A Amazon deu um passo decisivo na disputa pelo mercado de internet via satélite ao anunciar, nesta quinta-feira (02/07), que seu serviço Amazon Leo — anteriormente chamado de Project Kuiper — já possui 396 satélites operacionais, superando o patamar mínimo necessário para o início das atividades comerciais.
14 missões e 29 novos satélites em órbita
A mais recente missão de lançamento, realizada em parceria com a United Launch Alliance (ULA) usando o foguete Atlas V, adicionou 29 unidades à constelação, consolidando a infraestrutura do serviço. Desde abril de 2025, quando os primeiros satélites foram colocados em órbita, a Amazon vem expandindo rapidamente sua rede, um movimento estratégico para se posicionar como uma alternativa robusta à Starlink.
Sem data definida, mas com foco na expansão
Apesar de não ter revelado um cronograma oficial para o início das operações, a empresa já planeja lançamentos ainda mais frequentes e em maior escala para ampliar a cobertura e capacidade de sua constelação. Segundo especialistas, a Amazon Leo deve focar inicialmente em regiões com baixa infraestrutura terrestre, como áreas rurais e países emergentes, onde a concorrência com a Starlink — líder de mercado — promete ser acirrada.
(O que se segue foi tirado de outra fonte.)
===== src/rtl/icache_r32i.sv =====
// Direct-mapped RV32I instruction cache with zero-latency hits and line refill.
// Ports: clock, reset (async high), ProgAddr, Flush -> Instruction, InsCacheStall;
//   refill: MemReq, MemAddr out, MemValid, MemData in.
// Macro ICACHE_STATS_EN adds HitCount/MissCount outputs.
module icache_r32i
  import r32i_icache_pkg::*;
#(
  parameter int dataW = 32,
  parameter int LINES = 16,
  parameter int WORDS = 4
) (
  input  logic             clock,
  input  logic             reset,
  input  logic [dataW-1:0] ProgAddr,
  input  logic             Flush,
  output logic [31:0]      Instruction,
  output logic             InsCacheStall,
  output logic             MemReq,
  output logic [dataW-1:0] MemAddr,
  input  logic             MemValid,
  input  logic [31:0]      MemData
`ifdef ICACHE_STATS_EN
  ,
  output logic [31:0]      HitCount,
  output logic [31:0]      MissCount
`endif
);

  localparam int WB = log2i(WORDS);
  localparam int IB = log2i(LINES);
  localparam int LO = WB + 2;
  localparam int TW = tag_w(dataW, LINES, WORDS);

  icache_state_t state;
  logic [WB-1:0] cnt;
  logic [IB-1:0] line_q;
  logic [TW-1:0] tag_q;
  logic          flushPend;

  logic [WB-1:0] a_word;
  logic [IB-1:0] a_line;
  logic [TW-1:0] a_tag;
  logic [31:0]   rd_data;
  logic [TW-1:0] rd_tag;
  logic          rd_valid;
  logic          hit;
  logic          miss;
  logic          wr_en;
  logic          last;
  logic          set_en;
  logic          unused;

  assign a_word = ProgAddr[LO-1:2];
  assign a_line = ProgAddr[IB+LO-1:LO];
  assign a_tag  = ProgAddr[dataW-1:IB+LO];
  assign unused = ^ProgAddr[1:0];

  always_comb begin
    hit    = (state == IDLE) && rd_valid
          && (rd_tag == a_tag);
    miss   = (state == IDLE) && !hit;
    wr_en  = (state == REFILL) && MemValid;
    last   = wr_en && (cnt == WB'(WORDS - 1));
    // A flush arriving on the final beat must also block validation.
    set_en = last && !flushPend && !Flush;
    Instruction   = hit ? rd_data : NOP_INSTR;
    InsCacheStall = !hit;
  end

  icache_store_r32i #(
    .LINES (LINES),
    .WORDS (WORDS),
    .TW    (TW),
    .IB    (IB),
    .WB    (WB)
  ) u_store (
    .clock    (clock),
    .reset    (reset),
    .clear    (Flush),
    .rd_line  (a_line),
    .rd_word  (a_word),
    .rd_data  (rd_data),
    .rd_tag   (rd_tag),
    .rd_valid (rd_valid),
    .wr_en    (wr_en),
    .wr_line  (line_q),
    .wr_word  (cnt),
    .wr_data  (MemData),
    .set_en   (set_en),
    .set_tag  (tag_q)
  );

  always_ff @(posedge clock or posedge reset) begin
    if (reset) begin
      state     <= IDLE;
      cnt       <= '0;
      line_q    <= '0;
      tag_q     <= '0;
      flushPend <= 1'b0;
      MemReq    <= 1'b0;
      MemAddr   <= '0;
    end else begin
      unique case (state)
        IDLE: begin
          if (miss && !Flush) begin
            state   <= REFILL;
            line_q  <= a_line;
            tag_q   <= a_tag;
            cnt     <= '0;
            MemReq  <= 1'b1;
            MemAddr <= {ProgAddr[dataW-1:LO],
                        {LO{1'b0}}};
          end
        end
        REFILL: begin
          if (Flush)
            flushPend <= 1'b1;
          if (wr_en)
            cnt <= cnt + 1'b1;
          if (last) begin
            state     <= IDLE;
            MemReq    <= 1'b0;
            flushPend <= 1'b0;
          end
        end
      endcase
    end
  end

`ifdef ICACHE_STATS_EN
  always_ff @(posedge clock or posedge reset) begin
    if (reset) begin
      HitCount  <= '0;
      MissCount <= '0;
    end else begin
      if (hit)
        HitCount <= HitCount + 32'd1;
      if (miss && !Flush)
        MissCount <= MissCount + 32'd1;
    end
  end
`endif

endmodule
===== config.mk =====
export PLATFORM = sky130hd
export DESIGN_NAME = alu_mc_flat
export DESIGN_NICKNAME = d
export VERILOG_FILES = /design/src/rtl/alu_pkg.sv /design/src/rtl/alu_mc_if.sv /design/src/rtl/alu_div_restoring.sv /design/src/rtl/alu_mc.sv /design/src/flat_wrapper.sv
export SDC_FILE = /design/constraint.sdc
export NUM_CORES = 1
export LEC_CHECK = 0
export ABC_AREA = 1
export CAP_MARGIN = 15
export CORE_ASPECT_RATIO = 1.75
export CORE_UTILIZATION = 54
export CTS_CLUSTER_SIZE = 10
export DETAILED_ROUTE_END_ITERATION = 12
export GPL_TIMING_DRIVEN = 0
export PLACE_DENSITY = 0.76
export SLEW_MARGIN = 20
export SYNTH_ARGS = -nofsm -noshare
export SYNTH_HDL_FRONTEND = slang
export SYNTH_SLANG_ARGS = --single-unit

===== constraint.sdc =====
create_clock -name clk -period 4.85 [get_ports clk]
set_input_delay 0.7275 -clock clk [delete_from_list [all_inputs] [get_ports clk]]
set_output_delay 0.7275 -clock clk [all_outputs]
set_load 0.01 [all_outputs]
Amazon Leo vs. Starlink: uma batalha de gigantes
Enquanto a Starlink da SpaceX já conta com milhares de satélites e uma base de milhões de assinantes, a Amazon Leo chega ao jogo com o peso de um dos maiores conglomerados do mundo e a promessa de uma infraestrutura de alta tecnologia. A disputa promete beneficiar os consumidores, com redução de preços e melhoria na qualidade do serviço de internet via satélite — uma alternativa cada vez mais viável em um planeta onde a conectividade se tornou essencial.